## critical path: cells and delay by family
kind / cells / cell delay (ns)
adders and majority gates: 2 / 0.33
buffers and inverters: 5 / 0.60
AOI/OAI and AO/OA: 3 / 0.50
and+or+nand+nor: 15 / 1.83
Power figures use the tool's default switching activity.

| YOUR ASSIGNMENT |
Go to the line containing "AOI/OAI and AO/OA: 3 / 0.50" in the listing. Print it and every line through the last one, exactly and with nothing more.

| WRITTEN RESPONSE |
AOI/OAI and AO/OA: 3 / 0.50
and+or+nand+nor: 15 / 1.83
Power figures use the tool's default switching activity.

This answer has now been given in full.